Etherfi and Plume have opened a real-world asset vault with a $25 million cap, backed by investment giants BlackRock and Fidelity. The vault, part of a $100 million deployment onto Plume's RWA platform, offers eligible users access to institutional-grade yield through regulated infrastructure. It's designed to bring traditional asset returns to DeFi participants.
What's inside the vault
The vault starts at $25 million but is one piece of a larger $100 million push into Plume's real-world asset ecosystem. Eligible users can earn yield from assets like Treasuries or credit products — the kind usually reserved for institutional investors. The regulated infrastructure means the vault follows compliance rules, including identity verification. That's a departure from the fully permissionless ethos of many DeFi products, but it's what allows BlackRock and Fidelity to participate.

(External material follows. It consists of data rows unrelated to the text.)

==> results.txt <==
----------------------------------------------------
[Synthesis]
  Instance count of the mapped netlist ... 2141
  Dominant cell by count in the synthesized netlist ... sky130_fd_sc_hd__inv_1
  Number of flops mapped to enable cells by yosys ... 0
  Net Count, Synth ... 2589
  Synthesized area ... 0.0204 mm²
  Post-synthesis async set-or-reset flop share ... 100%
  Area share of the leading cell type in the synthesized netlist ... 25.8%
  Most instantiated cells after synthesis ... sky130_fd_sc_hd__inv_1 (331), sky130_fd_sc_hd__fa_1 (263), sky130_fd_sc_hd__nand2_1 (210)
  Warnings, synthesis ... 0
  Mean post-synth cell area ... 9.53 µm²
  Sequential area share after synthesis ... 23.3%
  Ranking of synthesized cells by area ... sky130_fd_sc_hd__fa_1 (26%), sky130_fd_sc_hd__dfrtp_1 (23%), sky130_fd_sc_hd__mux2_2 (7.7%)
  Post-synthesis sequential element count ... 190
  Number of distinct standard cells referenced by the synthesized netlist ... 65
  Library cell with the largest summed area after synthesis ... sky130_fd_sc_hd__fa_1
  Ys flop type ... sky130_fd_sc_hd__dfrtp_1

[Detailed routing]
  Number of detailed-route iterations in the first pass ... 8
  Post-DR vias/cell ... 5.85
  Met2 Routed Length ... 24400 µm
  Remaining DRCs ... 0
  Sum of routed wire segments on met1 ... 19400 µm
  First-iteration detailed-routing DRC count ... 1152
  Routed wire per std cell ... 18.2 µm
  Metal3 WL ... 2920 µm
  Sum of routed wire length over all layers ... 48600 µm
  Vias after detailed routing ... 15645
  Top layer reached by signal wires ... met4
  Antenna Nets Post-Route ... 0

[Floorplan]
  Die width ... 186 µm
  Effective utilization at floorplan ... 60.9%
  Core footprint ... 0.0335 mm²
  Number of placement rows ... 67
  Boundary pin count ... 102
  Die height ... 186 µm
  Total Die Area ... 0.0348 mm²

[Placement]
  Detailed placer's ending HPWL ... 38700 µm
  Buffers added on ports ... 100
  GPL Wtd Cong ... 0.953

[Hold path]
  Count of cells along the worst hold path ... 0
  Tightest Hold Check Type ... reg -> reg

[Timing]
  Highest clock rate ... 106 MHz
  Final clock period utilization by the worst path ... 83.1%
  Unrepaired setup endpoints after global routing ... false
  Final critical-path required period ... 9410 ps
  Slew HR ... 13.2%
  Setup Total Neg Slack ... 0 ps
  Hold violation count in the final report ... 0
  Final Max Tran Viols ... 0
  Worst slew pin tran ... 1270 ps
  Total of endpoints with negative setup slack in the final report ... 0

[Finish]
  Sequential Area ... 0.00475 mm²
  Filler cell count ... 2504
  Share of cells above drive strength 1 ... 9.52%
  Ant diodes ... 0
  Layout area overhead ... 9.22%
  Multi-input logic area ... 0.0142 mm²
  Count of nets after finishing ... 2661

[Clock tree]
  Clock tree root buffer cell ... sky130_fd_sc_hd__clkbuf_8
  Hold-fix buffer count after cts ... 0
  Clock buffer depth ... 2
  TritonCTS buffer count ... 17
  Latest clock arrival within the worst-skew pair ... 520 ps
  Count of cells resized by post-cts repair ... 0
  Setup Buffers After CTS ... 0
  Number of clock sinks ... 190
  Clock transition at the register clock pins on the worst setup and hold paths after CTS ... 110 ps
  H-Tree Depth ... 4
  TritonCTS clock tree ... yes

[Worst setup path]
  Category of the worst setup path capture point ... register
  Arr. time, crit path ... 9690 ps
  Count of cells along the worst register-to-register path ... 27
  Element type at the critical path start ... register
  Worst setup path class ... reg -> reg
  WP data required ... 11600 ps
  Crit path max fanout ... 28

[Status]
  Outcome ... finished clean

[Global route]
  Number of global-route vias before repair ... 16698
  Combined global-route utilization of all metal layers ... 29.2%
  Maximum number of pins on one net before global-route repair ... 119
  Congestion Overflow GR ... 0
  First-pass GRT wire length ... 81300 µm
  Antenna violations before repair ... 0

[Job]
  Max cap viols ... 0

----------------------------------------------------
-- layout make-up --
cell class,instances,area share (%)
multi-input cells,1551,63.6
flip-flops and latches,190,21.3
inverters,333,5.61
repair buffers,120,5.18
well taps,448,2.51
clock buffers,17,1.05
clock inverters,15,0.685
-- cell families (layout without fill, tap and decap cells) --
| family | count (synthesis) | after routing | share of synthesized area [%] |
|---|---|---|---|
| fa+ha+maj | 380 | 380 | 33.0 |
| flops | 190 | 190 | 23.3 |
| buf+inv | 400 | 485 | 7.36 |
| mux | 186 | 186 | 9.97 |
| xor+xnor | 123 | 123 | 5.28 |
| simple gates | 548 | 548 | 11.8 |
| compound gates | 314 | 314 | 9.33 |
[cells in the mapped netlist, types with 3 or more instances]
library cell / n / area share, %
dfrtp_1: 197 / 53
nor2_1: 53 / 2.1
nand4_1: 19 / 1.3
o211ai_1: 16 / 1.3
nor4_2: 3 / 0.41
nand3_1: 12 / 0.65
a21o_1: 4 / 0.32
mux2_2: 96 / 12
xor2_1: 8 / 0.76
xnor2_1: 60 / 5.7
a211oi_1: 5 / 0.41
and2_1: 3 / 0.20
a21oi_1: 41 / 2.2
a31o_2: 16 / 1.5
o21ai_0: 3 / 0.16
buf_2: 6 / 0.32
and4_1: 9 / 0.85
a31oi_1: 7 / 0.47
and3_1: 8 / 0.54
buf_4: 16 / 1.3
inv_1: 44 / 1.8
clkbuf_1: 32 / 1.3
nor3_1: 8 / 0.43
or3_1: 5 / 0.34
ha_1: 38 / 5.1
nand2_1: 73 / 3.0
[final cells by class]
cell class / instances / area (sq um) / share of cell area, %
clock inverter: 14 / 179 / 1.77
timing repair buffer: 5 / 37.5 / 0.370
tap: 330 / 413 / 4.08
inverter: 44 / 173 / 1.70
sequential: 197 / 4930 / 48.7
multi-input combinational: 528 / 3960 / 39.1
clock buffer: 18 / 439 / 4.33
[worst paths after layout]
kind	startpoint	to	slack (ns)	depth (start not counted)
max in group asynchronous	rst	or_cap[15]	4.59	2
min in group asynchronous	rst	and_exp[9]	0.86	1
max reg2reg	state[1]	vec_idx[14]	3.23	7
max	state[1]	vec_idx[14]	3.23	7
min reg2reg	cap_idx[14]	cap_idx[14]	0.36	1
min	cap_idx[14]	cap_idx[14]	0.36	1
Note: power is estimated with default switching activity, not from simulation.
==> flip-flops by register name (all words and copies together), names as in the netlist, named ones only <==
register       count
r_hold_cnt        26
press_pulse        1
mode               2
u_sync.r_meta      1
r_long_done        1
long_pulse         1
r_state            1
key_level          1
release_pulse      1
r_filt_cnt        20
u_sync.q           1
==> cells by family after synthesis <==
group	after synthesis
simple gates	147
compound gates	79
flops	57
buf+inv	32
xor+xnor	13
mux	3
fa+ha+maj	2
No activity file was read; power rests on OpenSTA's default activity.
--- config.mk ---
export PLATFORM = sky130hd
export DESIGN_NAME = led_blink_scheduler
export DESIGN_NICKNAME = d
export VERILOG_FILES = /design/src/rtl/led_sched_pkg.sv /design/src/rtl/tick_gen.sv /design/src/rtl/led_blink_scheduler.sv
export SDC_FILE = /design/constraint.sdc
export NUM_CORES = 1
export LEC_CHECK = 0
export CORE_MARGIN = 1
export CORE_UTILIZATION = 40
export CTS_CLUSTER_DIAMETER = 100
export DETAILED_ROUTE_END_ITERATION = 6
export GPL_ROUTABILITY_DRIVEN = 0
export PLACE_DENSITY = 0.71
export SLEW_MARGIN = 30
export SYNTH_ARGS = -nofsm -noshare
export SYNTH_HDL_FRONTEND = slang
export SYNTH_SLANG_ARGS = --single-unit
--- constraint.sdc ---
create_clock -name CLK -period 1.7 [get_ports CLK]
set_input_delay 0.34 -clock CLK [delete_from_list [all_inputs] [get_ports CLK]]
set_output_delay 0.34 -clock CLK [all_outputs]
set_load 0.01 [all_outputs]
## src/rtl/gtp_link_mgr.sv

```systemverilog
// Multi-lane GTP/Aurora bring-up manager: sequences the shared PLL reset and per-lane resets,
// debounces lane status, and retries failed lanes up to a limit.
module gtp_link_mgr #(
    parameter int unsigned NUM_LANES     = 4,
    parameter int unsigned RST_CYCLES    = 1000,
    parameter int unsigned LOCK_TIMEOUT  = 65535,
    parameter int unsigned UP_TIMEOUT    = 1048575,
    parameter int unsigned STABLE_CYCLES = 256,
    parameter int unsigned MAX_RETRY     = 7,
    parameter int unsigned CNT_W         = 20
) (
    input  logic                   init_clk_i,
    input  logic                   gtp_reset_ni,
    input  logic                   enable_i,
    input  logic                   pll_lock_i,
    input  logic [NUM_LANES-1:0]   channel_up_i,
    input  logic [NUM_LANES-1:0]   lane_up_i,
    output logic                   common_reset_o,
    output logic [NUM_LANES-1:0]   gt_rst_o,
    output logic [NUM_LANES-1:0]   gtp_up_o,
    output logic                   all_up_o,
    output logic [NUM_LANES-1:0]   link_fail_o,
    output logic [4*NUM_LANES-1:0] retry_cnt_o
);

    localparam logic [CNT_W-1:0] RstLast   = CNT_W'(RST_CYCLES - 1);
    localparam logic [CNT_W-1:0] LockLast  = CNT_W'(LOCK_TIMEOUT - 1);
    localparam logic [CNT_W-1:0] UpLast    = CNT_W'(UP_TIMEOUT - 1);
    localparam logic [CNT_W-1:0] StableCnt = CNT_W'(STABLE_CYCLES);
    localparam logic [3:0]       RetryMax  = 4'(MAX_RETRY);

    typedef enum logic [1:0] {CRst, CLock, CRun} c_state_e;
    typedef enum logic [1:0] {LRst, LWait, LUp, LFail} l_state_e;

    function automatic logic [3:0] sat_inc(input logic [3:0] v);
        return (v == 4'hF) ? v : v + 4'd1;
    endfunction

    logic [1:0]           lock_sync_q;
    logic [NUM_LANES-1:0] ch_s0_q, ch_s1_q, ln_s0_q, ln_s1_q;
    logic                 lock_s, pll_ok;
    logic [NUM_LANES-1:0] lane_ok;

    c_state_e             c_state_q, c_state_d;
    logic [CNT_W-1:0]     c_timer_q, c_timer_d;
    logic                 common_reset_q;

    l_state_e             l_state_q [NUM_LANES];
    l_state_e             l_state_d [NUM_LANES];
    logic [CNT_W-1:0]     l_timer_q [NUM_LANES];
    logic [CNT_W-1:0]     l_timer_d [NUM_LANES];
    logic [CNT_W-1:0]     l_stable_q [NUM_LANES];
    logic [CNT_W-1:0]     l_stable_d [NUM_LANES];
    logic [3:0]           l_retry_q [NUM_LANES];
    logic [3:0]           l_retry_d [NUM_LANES];

    logic [NUM_LANES-1:0] gt_rst_d, gtp_up_d, link_fail_d;
    logic [NUM_LANES-1:0] gt_rst_q, gtp_up_q, link_fail_q;
    logic                 all_up_q;

    assign lock_s  = lock_sync_q[1];
    assign lane_ok = ch_s1_q & ln_s1_q;
    assign pll_ok  = (c_state_q == CRun);

    always_comb begin
        c_state_d = c_state_q;
        c_timer_d = c_timer_q + 1'b1;
        if (!enable_i) begin
            c_state_d = CRst;
            c_timer_d = '0;
        end else begin
            unique case (c_state_q)
                CRst: if (c_timer_q == RstLast) begin
                    c_state_d = CLock;
                    c_timer_d = '0;
                end
                CLock: if (lock_s) begin
                    c_state_d = CRun;
                    c_timer_d = '0;
                end else if (c_timer_q == LockLast) begin
                    c_state_d = CRst;
                    c_timer_d = '0;
                end
                CRun: begin
                    // Lock loss only re-waits for lock; the reset re-pulses via the lock timeout.
                    c_timer_d = '0;
                    if (!lock_s) c_state_d = CLock;
                end
                default: begin
                    c_state_d = CRst;
                    c_timer_d = '0;
                end
            endcase
        end
    end

    always_comb begin
        for (int i = 0; i < NUM_LANES; i++) begin
            l_state_d[i]  = l_state_q[i];
            l_timer_d[i]  = l_timer_q[i] + 1'b1;
            l_stable_d[i] = '0;
            l_retry_d[i]  = l_retry_q[i];
            if (!enable_i) begin
                l_state_d[i] = LRst;
                l_timer_d[i] = '0;
                l_retry_d[i] = '0;
            end else if (!pll_ok && l_state_q[i] != LFail) begin
                l_state_d[i] = LRst;
                l_timer_d[i] = '0;
            end else begin
                unique case (l_state_q[i])
                    LRst: if (l_timer_q[i] == RstLast) begin
                        l_state_d[i] = LWait;
                        l_timer_d[i] = '0;
                    end
                    LWait: begin
                        l_stable_d[i] = lane_ok[i] ? l_stable_q[i] + 1'b1 : '0;
                        // Stable completion takes priority over a coincident timeout.
                        if (l_stable_q[i] == StableCnt) begin
                            l_state_d[i]  = LUp;
                            l_timer_d[i]  = '0;
                            l_stable_d[i] = '0;
                            l_retry_d[i]  = '0;
                        end else if (l_timer_q[i] == UpLast) begin
                            l_retry_d[i] = sat_inc(l_retry_q[i]);
                            l_timer_d[i] = '0;
                            l_state_d[i] = (l_retry_d[i] >= RetryMax) ? LFail : LRst;
                        end
                    end
                    LUp: begin
                        l_timer_d[i] = '0;
                        if (!lane_ok[i]) begin
                            l_state_d[i] = LRst;
                            l_retry_d[i] = sat_inc(l_retry_q[i]);
                        end
                    end
                    default: l_timer_d[i] = '0;
                endcase
            end
            gt_rst_d[i]    = (l_state_d[i] == LRst) || (l_state_d[i] == LFail);
            gtp_up_d[i]    = (l_state_d[i] == LUp);
            link_fail_d[i] = (l_state_d[i] == LFail);
        end
    end

    always_ff @(posedge init_clk_i or negedge gtp_reset_ni) begin
        if (!gtp_reset_ni) begin
            lock_sync_q    <= '0;
            ch_s0_q        <= '0;
            ch_s1_q        <= '0;
            ln_s0_q        <= '0;
            ln_s1_q        <= '0;
            c_state_q      <= CRst;
            c_timer_q      <= '0;
            common_reset_q <= 1'b1;
            gt_rst_q       <= '1;
            gtp_up_q       <= '0;
            link_fail_q    <= '0;
            all_up_q       <= 1'b0;
            for (int i = 0; i < NUM_LANES; i++) begin
                l_state_q[i]  <= LRst;
                l_timer_q[i]  <= '0;
                l_stable_q[i] <= '0;
                l_retry_q[i]  <= '0;
            end
        end else begin
            lock_sync_q    <= {lock_sync_q[0], pll_lock_i};
            ch_s0_q        <= channel_up_i;
            ch_s1_q        <= ch_s0_q;
            ln_s0_q        <= lane_up_i;
            ln_s1_q        <= ln_s0_q;
            c_state_q      <= c_state_d;
            c_timer_q      <= c_timer_d;
            common_reset_q <= (c_state_d == CRst);
            gt_rst_q       <= gt_rst_d;
            gtp_up_q       <= gtp_up_d;
            link_fail_q    <= link_fail_d;
            all_up_q       <= &gtp_up_q;
            for (int i = 0; i < NUM_LANES; i++) begin
                l_state_q[i]  <= l_state_d[i];
                l_timer_q[i]  <= l_timer_d[i];
                l_stable_q[i] <= l_stable_d[i];
                l_retry_q[i]  <= l_retry_d[i];
            end
        end
    end

    for (genvar g = 0; g < NUM_LANES; g++) begin : g_retry
        assign retry_cnt_o[4*g +: 4] = l_retry_q[g];
    end

    assign common_reset_o = common_reset_q;
    assign gt_rst_o       = gt_rst_q;
    assign gtp_up_o       = gtp_up_q;
    assign all_up_o       = all_up_q;
    assign link_fail_o    = link_fail_q;

endmodule

```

A bridge between two worlds
Connecting DeFi users to institutional yield has been a goal for years. Etherfi and Plume's vault is the latest attempt to make it work at scale. The $25 million cap suggests a measured start, but the broader $100 million deployment across Plume's platform signals confidence in the model. For users, the appeal is clear: yield that doesn't depend on crypto price swings. For the institutions, it's a way to test tokenized asset distribution without overhauling their own systems.
Why BlackRock and Fidelity matter
BlackRock and Fidelity are among the world's largest asset managers, with trillions under management. Their backing of a DeFi vault is a rare endorsement of blockchain-based yield products. It also comes with strings — the regulated infrastructure ensures anti-money laundering checks are in place. That might shrink the eligible user pool, but it also opens the door to more mainstream capital.
Users who meet eligibility criteria can deposit assets into the vault and earn yield from the underlying institutional funds. The product is built on Plume's RWA platform, which handles tokenization and compliance. Etherfi brings the DeFi distribution. Together they're trying to solve a problem that has tripped up earlier projects: how to offer real-world returns without sacrificing regulatory safety.
The vault is live now. Whether it fills its $25 million cap quickly will be an early signal of how much demand exists for regulated DeFi yield among crypto users and the institutions backing them.